While the polished casual dining restaurants have carved out this “in-between” space, the competition for diners is intense. The pressure to lure guests away from casual dining is real. As a result, it is tempting to study the practices of casual dining restaurants and simply mimic them in polished casual dining, like “plate at a price.” The problem with succumbing to the temptation is that it slides the brand towards casual, losing traction on the more upscale, polished positioning.
We think there is more potential for brands in this in-between segment to look to fine dining for ways to add value to their guests and make their experience feel even more “polished.” Here are just a few examples across food, service and atmosphere.

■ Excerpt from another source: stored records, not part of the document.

File: config.mk
export PLATFORM = sky130hd
export DESIGN_NAME = nios2_oci_dct_packer
export DESIGN_NICKNAME = d
export VERILOG_FILES = /design/src/rtl/nios2_oci_dct_pkg.sv /design/src/rtl/nios2_oci_dct_outreg.sv /design/src/rtl/nios2_oci_dct_packer.sv
export SDC_FILE = /design/constraint.sdc
export NUM_CORES = 1
export LEC_CHECK = 0
export ABC_CLOCK_PERIOD_IN_PS = 3960
export CAP_MARGIN = 20
export CORE_MARGIN = 2
export CORE_UTILIZATION = 50
export CTS_CLUSTER_DIAMETER = 60
export DETAILED_ROUTE_END_ITERATION = 16
export GPL_ROUTABILITY_DRIVEN = 0
export PLACE_DENSITY_LB_ADDON = 0.25
export SETUP_SLACK_MARGIN = 0.1
export SLEW_MARGIN = 0
export SYNTH_ARGS = -nofsm -noshare
export SYNTH_HDL_FRONTEND = slang
export SYNTH_SLANG_ARGS = --single-unit
File: constraint.sdc
create_clock -name clk -period 3.96 [get_ports clk]
set_clock_uncertainty 0.05 [all_clocks]
set_input_delay 1.188 -clock clk [delete_from_list [all_inputs] [get_ports clk]]
set_output_delay 1.188 -clock clk [all_outputs]
set_load 0.03 [all_outputs]
File: src/rtl/nios2_oci_dct_pkg.sv
`default_nettype none
// ============================================================================
// Module  : nios2_oci_dct_pkg
// Brief   : Shared widths, FSM states and trace code encodings for the packer.
// Revision: 1.0
// ============================================================================
package nios2_oci_dct_pkg;

    localparam int CODE_W = 2;
    localparam int SLOTS  = 15;
    localparam int BUF_W  = CODE_W * SLOTS;
    localparam int CNT_W  = 4;

    typedef enum logic [1:0] {
        EMPTY   = 2'd0,
        FILLING = 2'd1,
        FULL    = 2'd2
    } dct_state_t;

    typedef enum logic [CODE_W-1:0] {
        CODE_NONE   = 2'b00,
        CODE_LOAD   = 2'b01,
        CODE_STORE  = 2'b10,
        CODE_MARKER = 2'b11
    } dct_code_t;

endpackage
`default_nettype wire

File: src/rtl/nios2_oci_dct_outreg.sv
`default_nettype none
// ============================================================================
// Module  : nios2_oci_dct_outreg
// Brief   : One-entry valid/ready output register; pop and push may share a cycle.
// Revision: 1.0
// ============================================================================
module nios2_oci_dct_outreg
    import nios2_oci_dct_pkg::*;
(
    input  logic             clk,
    input  logic             reset,
    input  logic             push,
    input  logic [BUF_W-1:0] push_buffer,
    input  logic [CNT_W-1:0] push_count,
    output logic             free,
    output logic [BUF_W-1:0] dct_buffer,
    output logic [CNT_W-1:0] dct_count,
    output logic             dct_valid,
    input  logic             dct_ready
);

    assign free = !dct_valid || dct_ready;

    // Data is only loaded on a push, so it stays stable while stalled.
    always_ff @(posedge clk or posedge reset) begin
        if (reset) begin
            dct_buffer <= '0;
            dct_count  <= '0;
            dct_valid  <= 1'b0;
        end else if (push && free) begin
            dct_buffer <= push_buffer;
            dct_count  <= push_count;
            dct_valid  <= 1'b1;
        end else if (dct_ready) begin
            dct_valid  <= 1'b0;
        end
    end

endmodule
`default_nettype wire

File: src/rtl/nios2_oci_dct_packer.sv
`default_nettype none
// ============================================================================
// Module  : nios2_oci_dct_packer
// Brief   : Packs 2-bit trace codes into 30-bit words; accumulator, FSM and
//           overflow tracking in front of a one-entry output register.
//           NIOS2_OCI_DCT_DROPCNT_EN adds a saturating drop_count output.
// Revision: 1.0
// ============================================================================
module nios2_oci_dct_packer
    import nios2_oci_dct_pkg::*;
(
    input  logic              clk,
    input  logic              reset,
    input  logic              trace_enable,
    input  logic              code_valid,
    input  logic [CODE_W-1:0] code,
    input  logic              flush,
    output logic [BUF_W-1:0]  dct_buffer,
    output logic [CNT_W-1:0]  dct_count,
    output logic              dct_valid,
    input  logic              dct_ready,
    output logic              overflow,
    input  logic              overflow_clr
`ifdef NIOS2_OCI_DCT_DROPCNT_EN
    ,
    output logic [15:0]       drop_count
`endif
);

    dct_state_t       r_state;
    logic [BUF_W-1:0] r_acc;
    logic [CNT_W-1:0] r_cnt;
    logic             r_flush_pend;

    logic             w_out_free;
    logic             w_accept;
    logic             w_drop;
    logic [BUF_W-1:0] w_acc_nxt;
    logic [CNT_W-1:0] w_cnt_nxt;
    logic             w_flush_req;
    logic             w_xfer;

    assign w_accept    = trace_enable && code_valid && (r_state != FULL);
    assign w_drop      = trace_enable && code_valid && (r_state == FULL);
    assign w_acc_nxt   = w_accept ? {r_acc[BUF_W-CODE_W-1:0], code} : r_acc;
    assign w_cnt_nxt   = r_cnt + {{(CNT_W-1){1'b0}}, w_accept};
    assign w_flush_req = flush || r_flush_pend;

    // A same-cycle code is already counted in w_cnt_nxt, so it joins the flushed word.
    assign w_xfer = w_out_free &&
                    ((w_cnt_nxt == CNT_W'(SLOTS)) ||
                     (w_flush_req && (w_cnt_nxt != '0)));

    always_ff @(posedge clk or posedge reset) begin
        if (reset) begin
            r_acc        <= '0;
            r_cnt        <= '0;
            r_flush_pend <= 1'b0;
            r_state      <= EMPTY;
        end else if (w_xfer) begin
            r_acc        <= '0;
            r_cnt        <= '0;
            r_flush_pend <= 1'b0;
            r_state      <= EMPTY;
        end else begin
            r_acc        <= w_acc_nxt;
            r_cnt        <= w_cnt_nxt;
            r_flush_pend <= w_flush_req && (w_cnt_nxt != '0);
            if (w_cnt_nxt == '0)
                r_state <= EMPTY;
            else if (w_cnt_nxt == CNT_W'(SLOTS))
                r_state <= FULL;
            else
                r_state <= FILLING;
        end
    end

    // A drop in the clearing cycle wins, keeping the flag set.
    always_ff @(posedge clk or posedge reset) begin
        if (reset)
            overflow <= 1'b0;
        else if (w_drop)
            overflow <= 1'b1;
        else if (overflow_clr)
            overflow <= 1'b0;
    end

`ifdef NIOS2_OCI_DCT_DROPCNT_EN
    always_ff @(posedge clk or posedge reset) begin
        if (reset)
            drop_count <= '0;
        else if (overflow_clr)
            drop_count <= {15'd0, w_drop};
        else if (w_drop && (drop_count != 16'hFFFF))
            drop_count <= drop_count + 16'd1;
    end
`endif

    nios2_oci_dct_outreg u_outreg (
        .clk         (clk),
        .reset       (reset),
        .push        (w_xfer),
        .push_buffer (w_acc_nxt),
        .push_count  (w_cnt_nxt),
        .free        (w_out_free),
        .dct_buffer  (dct_buffer),
        .dct_count   (dct_count),
        .dct_valid   (dct_valid),
        .dct_ready   (dct_ready)
    );

endmodule
`default_nettype wire

Yosys cells after proc, flatten, opt, wreduce, memory -nomap -nowiden
Index checks and enable logic that the tools add are counted.
{ "totals": {"reg_bits": 73, "output_inout_bits": 36, "wordCells": 37} }
{ "op_classes": {"n_addsub": 1, "n_eq_ne": 3, "n_mux": 11, "n_reduce_logical": 14} }
{ "op_table": {"columns": ["op", "n"], "rows": [
  ["30-bit 2-to-1 mux", 2],
  ["1-bit logical AND", 6],
  ["2-bit 2-to-1 mux", 3],
  ["1-bit 2-to-1 mux", 5],
  ["4-bit by 1-bit adder with 4-bit output", 1],
  ["4-bit equality test, second input constant", 1],
  ["4-bit zero test", 1],
  ["4-bit 2-to-1 mux", 1],
  ["2-bit nonzero test", 2],
  ["4-bit nonzero test", 1],
  ["1-bit logical OR", 3],
  ["2-bit equality test, second input constant", 1],
  ["2-bit != test, second input constant", 1],
  ["1-bit zero test", 1]
]} }

Depth between registers and ports, before layout
Gate-level depths: netlist (run 1).
{ "depth": {"ltp_word": 9, "depth_mapped": 14} }

Modules after synthesis
Synthesis (run 1) repeated with hierarchy kept, for this count alone.
{ "unflattened": {"hier_cells": 215, "area_unflattened_um2": 3410.8} }
{ "by_module_without_submodules": {"columns": ["mod", "instances", "cells_each", "area_each_um2"], "rows": [
  ["nios2_oci_dct_packer", 1, 139, 1943.1],
  ["nios2_oci_dct_outreg", 1, 76, 1467.7]
]} }

Worst setup path before layout (run 1)
No wires, ideal clock.
{ "synth_timing": {"path_type": "in2reg", "startpoint": "input trace_enable", "endpoint": "register u_outreg.dct_buffer[11]", "setup_ps": 125, "t_arrival_ps": 3694, "slack_ps": 91, "path_stages": 12, "path_cell_list": "nand2_1 > a21oi_1 > buf_2 > buf_2 > ha_1 > ha_1 > clkbuf_1 > a311oi_1 > o21ai_1 > a22o_1 > buf_2 > mux2_4"} }
{ "synth_between": {"elab_chain_len": 8, "elab_cells_between_ends": 10} }
{ "synth_rtl": {"columns": ["element", "line_no", "rtl"], "rows": [
  ["start: declaration", "nios2_oci_dct_packer.sv:14", "input logic trace_enable,"],
  ["1-bit logical AND * (2 in series)", "nios2_oci_dct_packer.sv:43", "assign w_accept = trace_enable && code_valid && (r_state != FULL);"],
  ["4-bit by 1-bit adder with 4-bit output *", "nios2_oci_dct_packer.sv:46", "assign w_cnt_nxt = r_cnt + {{(CNT_W-1){1'b0}}, w_accept};"],
  ["via u_outreg.push_count[1]", "nios2_oci_dct_outreg.sv:14", "input logic [CNT_W-1:0] push_count,"],
  ["4-bit nonzero test", "nios2_oci_dct_packer.sv:52", "(w_flush_req && (w_cnt_nxt != '0)));"],
  ["1-bit logical AND", "nios2_oci_dct_packer.sv:52", null],
  ["1-bit logical OR *", "nios2_oci_dct_packer.sv:51", "((w_cnt_nxt == CNT_W'(SLOTS)) ||"],
  ["1-bit logical AND *", "nios2_oci_dct_packer.sv:50", "assign w_xfer = w_out_free &&"],
  ["1-bit logical AND *", "nios2_oci_dct_outreg.sv:30", "end else if (push && free) begin"],
  ["end signal: assignment", "nios2_oci_dct_outreg.sv:31", "dct_buffer <= push_buffer;"],
  ["end: declaration", "nios2_oci_dct_outreg.sv:16", "output logic [BUF_W-1:0] dct_buffer,"]
]} }
The timed path passes the listed nets; every way through them passes the cells marked *.
A chain may end at the register's enable or synchronous reset.

Worst setup path in the final report (run 1)
{ "layout_timing": {"startpoint": "input trace_enable", "endpoint": "register u_outreg.dct_buffer[12]"} }
{ "layout_between": {"elab_chain_len": 8, "elab_cells_between_ends": 10} }
{ "layout_rtl": {"columns": ["element", "line_no"], "rows": [
  ["1-bit logical AND * (2 in series)", "nios2_oci_dct_packer.sv:43"],
  ["4-bit by 1-bit adder with 4-bit output", "nios2_oci_dct_packer.sv:46"],
  ["4-bit nonzero test", "nios2_oci_dct_packer.sv:52"],
  ["1-bit logical AND", "nios2_oci_dct_packer.sv:52"],
  ["1-bit logical OR", "nios2_oci_dct_packer.sv:51"],
  ["1-bit logical AND", "nios2_oci_dct_packer.sv:50"],
  ["1-bit logical AND", "nios2_oci_dct_outreg.sv:30"]
]} }
Mark *: on every way between the ends. The rest lies on a longest branch, timed or not.

==> results of run 1 <==
registers in the layout, summed over array words and instances, names as in the netlist:
name                 count
u_outreg.dct_buffer     30
r_cnt                    4
overflow                 1
u_outreg.dct_valid       1
r_state                  2
r_flush_pend             1
u_outreg.dct_count       4
r_acc                   30
worst max-delay path, stage by stage:
cell and delay, ns:
clkdlybuf4s50_1 0.47, nand2_1 0.11, a21oi_4 0.13, ha_1 0.22, ha_1 0.29, nor2b_1 0.27, a21oi_1 0.07, o21ai_1 0.21
a22o_2 0.26, buf_12 0.23, mux2_2 0.36
cells by family after synthesis:
family | synth area share (%)
AOI/OAI and AO/OA | 3.78
xor gates and xnor gates | 0.564
adders and majority gates | 0.805
buffers and inverters | 5.03
DFF | 58.8
muxes | 21.5
and+or+nand+nor | 9.50
worst min path at each step:
stage                     cells after the start       start        to  slack [ns]
final                                         1  r_state[0]  overflow        0.44
after global routing                          1  r_state[0]  overflow        0.47
after CTS                                     1  r_state[0]  overflow        0.44
after detailed placement                      1  r_state[0]  overflow        0.44
after global placement                        1  r_state[0]  overflow        0.42
after floorplan                               1  r_state[0]  overflow        0.39
stage by stage:
step	setup slack, ns	hold WS, ns	cells
floorplan	0.175	0.394	244
global placement	0.100	0.422	355
detailed placement	0.00968	0.440	355
CTS	0.359	0.444	371
global route	0.175	0.468	371
finish	0.300	0.442	371
layer usage:
layer / vias up / wire (um) / GRT usage [%]
met2: 52 / 2560 / 25.0
met4: 0 / 85 / 7.75
met3: 8 / 245 / 5.57
met1: 961 / 2460 / 23.2
li1: 908 / - / -
met5: - / 0 / 0
cells in the final DEF (no fill, tap or decap), drive strengths merged, types with 2 or more instances in the layout:
cell	synthesis	routed
nor2b	20	20
bufinv	0	2
a21oi	4	4
o21ai	4	4
inv	19	19
buf	10	4
and3	2	2
ha	2	2
dfrtp	73	73
mux2i	26	26
nand2	7	7
xnor2	2	2
and2	2	2
mux2	36	36
clkinv	0	4
clkdlybuf4s50	0	44
nor2	21	21
clkbuf	2	9
cell type report:
cell class	count	area (um^2)
Clock buffer	9	124
Sequential cell	73	1830
Inverter	19	71.3
Timing Repair Buffer	48	508
Tap cell	75	93.8
Clock inverter	7	95.1
Multi-Input combinational cell	140	1140
Fill cell	466	2100
power breakdown:
part	total [uW]	switching [uW]	internal, uW	leakage (uW)
clock	635	280	354	0.000109
combinational	770	445	326	0.000712
sequential	907	59.3	848	0.00100
==> metrics.txt, run 1 <==
outcome completed; DRT Pass-1 Iters 4; reg-to-reg startpoint r_state[0]; cell area after layout 3860 um^2; initial antenna violation count 0; Final min period 3.66 ns; fmax 273 MHz; EDFF count, synth 0; first-pass GRT wire length 9370 um; post-synthesis area per instance 12.7 um^2; detail-routed via count per cell 5.20; Total GRT Usage 17.1%; final wirelength 5350 um; WS Path Type in2reg; die area 6860 um^2; Slew @ Worst Pin 0.710 ns; Initial Util 52.2%; fraction of layout cells with a size suffix above 1 20.3%; Post-layout nets 302; Detailed Place HPWL 3400 um; WP data arrival 3.84 ns; post-route ant nets 0; root buffer cell clkbuf_8; yosys warns 0; Static Leakage 0.00182 uW; Worst Setup End Kind flop; most frequent cell after synthesis dfrtp_1; VDD IR max 402 uV; Final Hold Fails 0; via count 1929; Area Growth Syn to Fin 24.1%; CTS tree done; maximum buffer depth of the clock tree 2; Remaining DRCs 0; post-place instance area 3640 um^2; vias in the first global route 1998; I/O Buffers 44; grt total ovfl 0; crit path to u_outreg.dct_buffer[12]; Post-Syn Area 3110 um^2; max-cap violations 0; RSZ-0062 raised after global routing false; Die Wd 82.8 um; Reg2Reg Setup Slack 1.25 ns; Syn Nets 255; synthesized flop and latch total 73; largest net degree at the start of global routing 74; Final period util 92.4%; clk slew on worst S/H paths 0.08 ns; share of the synthesized area in the top cell type 58.8%; I/O pin count 45; Wirelength per Cell 14.4 um; worst setup path startpoint trace_enable; Pwr Total 2310 uW; Pwr Density 600 nW/um^2; Clock Sinks 73; Setup Total Neg Slack 0 ns; Chip Height 82.8 um; R2R depth 10; Setup Buffers After CTS 0; sequential share of the synthesized area 58.8%; CP Max Fanout 39; CP Launch Type input pin; Setup-failing EPs final 0; Rel. slew slack 52.1%; post-CTS resize count 0; fin util 64.7%; cell taking the most area after synthesis dfrtp_1; Commonest cells post-synth dfrtp_1, mux2_2, mux2i_1; top cells by area, synth dfrtp_1, mux2_2, mux2i_1; H-tree Lvls 3; Synth Instances 244; CP required 4.14 ns; synth unique cells 34; initial drt markers 125; CTS Hold Buffers Added 0; ANT cells 0; worst reg2reg endpoint u_outreg.dct_buffer[12]; Async SR Flop Fraction 100%; CTS buffer count 9; FP Rows 28; Clock Latency Late Sink 0.35 ns; Hold Crit Class reg2reg; final-report max-slew violation count 0; Synth Flop Type dfrtp_1; Core ar. 5960 um^2
Power figures use the tool's default switching activity.
==> run 2, diff against run 1 <==
ABC_AREA = 1   (was default)
HOLD_SLACK_MARGIN = 0.12   (was default)
TNS_END_PERCENT = 10   (was default)
==> metrics.txt, run 2 <==
I/O Buffers 44 (unchanged); clk slew on worst S/H paths 0.07 ns (about the same); commonest non-fill, non-tap cell in the layout nand2_1; Core ar. 6310 um^2 (+6.0%); Post-Syn Area 3230 um^2 (+3.9%); most frequent cells in the layout nand2_1, dfrtp_1, clkdlybuf4s50_1, nand3_1, inv_1; final-report max-slew violation count 0 (unchanged); Final Hold Fails 0 (unchanged); sequential share of the synthesized area 56.6% (-2.2 points); share of the synthesized area in the top cell type 56.6% (-2.2 points); synth unique cells 23 (-32%); CP Max Fanout 36 (-7.7%); Pwr Density 555 nW/um^2 (-7.5%); WP data arrival 3.46 ns (-0.38 ns); Rel. slew slack 59.5% (+7.4 points); post-route ant nets 0 (unchanged); Static Leakage 0.00195 uW (+6.9%); WS Path Type in2reg; max-cap violations 0 (unchanged); I/O pin count 45 (unchanged); Clock Latency Late Sink 0.34 ns (about the same); post-CTS resize count 0 (unchanged); Setup Total Neg Slack 0 ns (unchanged); ANT cells 0 (unchanged); Chip Height 84.4 um (+1.8%); CTS tree done; hold slack 0.421 ns (-0.0205 ns); Clock Sinks 73 (unchanged); DRT Pass-1 Iters 4 (unchanged); Reg2Reg Setup Slack 1.56 ns (+0.31 ns); Async SR Flop Fraction 100% (unchanged); top cells by area, synth dfrtp_1, nand2_1, nand3_1; final wirelength 6140 um (+15%); root buffer cell clkbuf_8; Detailed Place HPWL 3900 um (+15%); maximum buffer depth of the clock tree 2 (unchanged); Total GRT Usage 19.1% (+2.0 points); pre-CTS setup slack 0.395 ns (+0.385 ns); Synth Flop Type dfrtp_1; post-synthesis area per instance 9.07 um^2 (-29%); Final period util 81.5% (-11 points); synthesized flop and latch total 73 (unchanged); CTS Hold Buffers Added 0 (unchanged); Syn Nets 367 (+44%); EDFF count, synth 0 (unchanged); cell taking the most area after synthesis dfrtp_1; Remaining DRCs 0 (unchanged); Worst Setup End Kind flop; grt total ovfl 0 (unchanged); Slew @ Worst Pin 0.606 ns (-0.103 ns); post-place instance area 3700 um^2 (+1.9%); Setup Buffers After CTS 0 (unchanged); detail-routed via count per cell 5.09 (-2.0%); vias in the first global route 2512 (+26%); Setup-failing EPs final 0 (unchanged); Final min period 3.23 ns (-0.433 ns); CP required 4.19 ns (+0.05 ns); cell area after layout 3900 um^2 (+1.1%); Wirelength per Cell 12.9 um (-11%); Synth Instances 356 (+46%); yosys warns 0 (unchanged); initial drt markers 116 (-7.2%); RSZ-0062 raised after global routing false; largest net degree at the start of global routing 38 (-49%); H-tree Lvls 3 (unchanged); Commonest cells post-synth nand2_1, dfrtp_1, nand3_1; VDD IR max 393 uV (-2.2%); via count 2430 (+26%); Initial Util 51.1% (-1.0 points); fraction of layout cells with a size suffix above 1 10.5% (-9.8 points); Hold Crit Class reg2reg; fin util 61.8% (-3.0 points); die area 7120 um^2 (+3.7%); Largest regs r_acc x30, u_outreg.dct_buffer x30; most frequent cell after synthesis nand2_1; first-pass GRT wire length 10900 um (+17%); layout filler cell count 544 (+17%); initial antenna violation count 0 (unchanged); Die Wd 84.4 um (+1.8%); fmax 310 MHz (+13%); CP Launch Type input pin; FP Rows 29 (+3.6%); Post-layout nets 407 (+35%); Area Growth Syn to Fin 20.8%; setup ws final 0.732 ns (+0.433 ns); outcome completed; CTS buffer count 9 (unchanged)
==> run 2: cell types whose count changed after synthesis, sizes merged, moves of 6 or more <==
cell,change
mux2,-36
nand3,+35
a21boi,+30
o21ai,+14
nor2,-17
nand2,+133
nor2b,-20
mux2i,-26
buf,+6
==> run 2: stage by stage <==
stage                     total power (uW)  std cells
after detailed placement              1610        462
after global placement                1590        462
after global routing                  2280        477
after CTS                             2190        477
after floorplan                       1420        356
final                                 2160        477
==> run 2: where the power goes <==
part           total, uW  internal (uW)  switching [uW]
Sequential           884            838            45.7
Combinational        701            223             478
Clock                579            320             259
Total               2160           1380             782
==> run 2: layer usage <==
| metal | routed length [um] | track usage, % | up-vias | share of wire (%) |
|---|---|---|---|---|
| li1 | - | - | 1213 | - |
| met1 | 2850 | 24.3 | 1154 | 46 |
| met2 | 2940 | 31.6 | 49 | 48 |
| met3 | 221 | 3.05 | 14 | 3.6 |
| met4 | 134 | 9.81 | 0 | 2.2 |
| met5 | 0 | 0 | - | 0 |
==> run 2: worst paths after layout <==
path | startpoint | to | depth (start not counted)
min reg2reg | u_outreg.dct_buffer[4] | u_outreg.dct_buffer[4] | 2
min | u_outreg.dct_buffer[4] | u_outreg.dct_buffer[4] | 2
min in group asynchronous | reset | r_acc[18] | 2
max | trace_enable | u_outreg.dct_buffer[5] | 14
max in group asynchronous | reset | r_acc[6] | 3
max reg2reg | r_state[0] | u_outreg.dct_buffer[5] | 15
==> run 2: worst max-delay path, stage by stage <==
cell and delay (ns):
clkdlybuf4s50_1 0.48, nand3_1 0.11, inv_1 0.10, ha_1 0.20, ha_1 0.27, inv_1 0.09, nand2_1 0.05, nor2_1 0.10
nand2_1 0.08, nand2_2 0.10, nand2_4 0.15, nand2_4 0.35, nand2_1 0.11, nand2_1 0.07
==> run 2: final cells by class <==
type / count / area (um^2) / area share, %
sequential: 73 / 1830 / 46.8
multi-input combinational: 237 / 1180 / 30.3
clock inverter: 3 / 40.0 / 1.03
clock buffer: 12 / 155 / 3.98
inverter: 23 / 86.3 / 2.21
tap: 77 / 96.3 / 2.47
timing repair buffer: 52 / 513 / 13.2
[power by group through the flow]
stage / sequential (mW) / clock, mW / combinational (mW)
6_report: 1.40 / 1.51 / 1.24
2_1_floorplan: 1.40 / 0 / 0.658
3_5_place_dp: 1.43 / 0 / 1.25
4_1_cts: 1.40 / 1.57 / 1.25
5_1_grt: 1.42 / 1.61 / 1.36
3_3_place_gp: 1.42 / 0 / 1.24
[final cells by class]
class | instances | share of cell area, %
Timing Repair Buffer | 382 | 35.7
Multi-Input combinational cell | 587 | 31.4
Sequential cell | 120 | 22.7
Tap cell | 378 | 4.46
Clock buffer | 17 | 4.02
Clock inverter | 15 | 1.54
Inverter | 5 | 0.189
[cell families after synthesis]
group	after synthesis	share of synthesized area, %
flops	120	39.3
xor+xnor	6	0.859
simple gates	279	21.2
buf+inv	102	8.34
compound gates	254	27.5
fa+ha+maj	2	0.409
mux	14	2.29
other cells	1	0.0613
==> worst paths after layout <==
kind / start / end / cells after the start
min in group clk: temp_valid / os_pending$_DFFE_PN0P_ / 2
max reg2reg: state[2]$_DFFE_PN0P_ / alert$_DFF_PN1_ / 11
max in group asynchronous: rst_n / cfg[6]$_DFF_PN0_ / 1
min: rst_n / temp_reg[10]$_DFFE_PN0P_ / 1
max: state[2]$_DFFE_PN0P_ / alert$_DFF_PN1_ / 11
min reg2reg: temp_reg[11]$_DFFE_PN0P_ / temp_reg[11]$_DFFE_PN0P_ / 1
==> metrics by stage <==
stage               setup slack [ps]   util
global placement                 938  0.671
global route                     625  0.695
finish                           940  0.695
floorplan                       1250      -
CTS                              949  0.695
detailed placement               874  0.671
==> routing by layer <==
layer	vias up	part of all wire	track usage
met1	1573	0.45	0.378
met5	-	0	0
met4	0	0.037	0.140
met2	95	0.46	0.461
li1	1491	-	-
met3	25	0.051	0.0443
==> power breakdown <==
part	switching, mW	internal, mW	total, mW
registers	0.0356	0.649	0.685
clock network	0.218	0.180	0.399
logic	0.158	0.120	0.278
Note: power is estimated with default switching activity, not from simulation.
**config.mk**
```make
export PLATFORM = sky130hd
export DESIGN_NAME = instr_encoder
export DESIGN_NICKNAME = d
export VERILOG_FILES = /design/src/rtl/instr_enc_pkg.sv /design/src/rtl/imm_pack.sv /design/src/rtl/instr_encoder.sv
export SDC_FILE = /design/constraint.sdc
export NUM_CORES = 1
export LEC_CHECK = 0
export ABC_AREA = 1
export ABC_CLOCK_PERIOD_IN_PS = 2350
export BUFFER_PORTS_ARGS = -buffer_cell sky130_fd_sc_hd__buf_2
export CAP_MARGIN = 20
export CORE_MARGIN = 1.5
export CORE_UTILIZATION = 47
export CTS_BUF_LIST = sky130_fd_sc_hd__clkbuf_8
export DETAILED_ROUTE_END_ITERATION = 10
export GPL_ROUTABILITY_DRIVEN = 0
export PLACE_DENSITY_LB_ADDON = 0.08
export SYNTH_ARGS = -nofsm -noshare
export SYNTH_HDL_FRONTEND = slang
export SYNTH_SLANG_ARGS = --single-unit
```
**constraint.sdc**
```tcl
create_clock -name clk -period 2.35 [get_ports clk]
set_input_delay 0.1175 -clock clk [delete_from_list [all_inputs] [get_ports clk]]
set_output_delay 0.1175 -clock clk [all_outputs]
set_load 0.05 [all_outputs]
```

FOOD: A la carte. Many fine dining restaurants offer their entrees and sides as individual items for guest to chose from. Unlike most casual or polished casual where the entrees come with specific sides. For example, Season’s 52’s WOOD-GRILLED HANDLINE TUNA comes with mint tabouli, tomato salad, preserved lemon hummus. Whereas, fine dining, typically offers the entree proteins alone, then guests choose individual sides that they would like to accompany their meal and/or share with the table.
- Marketing implication. Any food offering that offers a point of distinction and is compelling to guests, in the above instance the guest ability to create their own perfect meal by choosing their main entree and sides, can be leveraged in both owned (e.g. website, organic social) and paid media (e.g. pre-roll video, social advertising) to drive traffic.
SERVICE: Sommelier/alcohol specialist. Having a team member that has a high degree of knowledge about the primary alcohol(s) in the restaurant who can help guests with offerings and selections makes the experience all the more special and memorable.
- Marketing implication. This is a guest service that is best communicated in the restaurant. The wait staff should view the specialist as part of the service team and integrate them in the table side experience by offering up extra, highly knowledgeable, help in drink selection to their guests.
ATMOSPHERE: Restrooms. It seems that many restaurants overlook restaurants as part of their brand experience. Yet, we know from our own research, that bathrooms are like a window into the heart of a restaurant, and very important to guests.
- Marketing implication. Beautiful or unique restrooms should be discovered by guests. Delighted guests will undoubtedly do at least one of these two things: 1. Encourage all of those dining with them to check it out, and 2. Post about it to social.
Part of our role, as partners to our clients, is to bring our perspective to their business. This notion of polished brands looking up to fine versus down to casual, has been shaped by our views on branding, some incredibly engaging keynotes at this year’s National Restaurant Association show, and our own experience with restaurant marketing.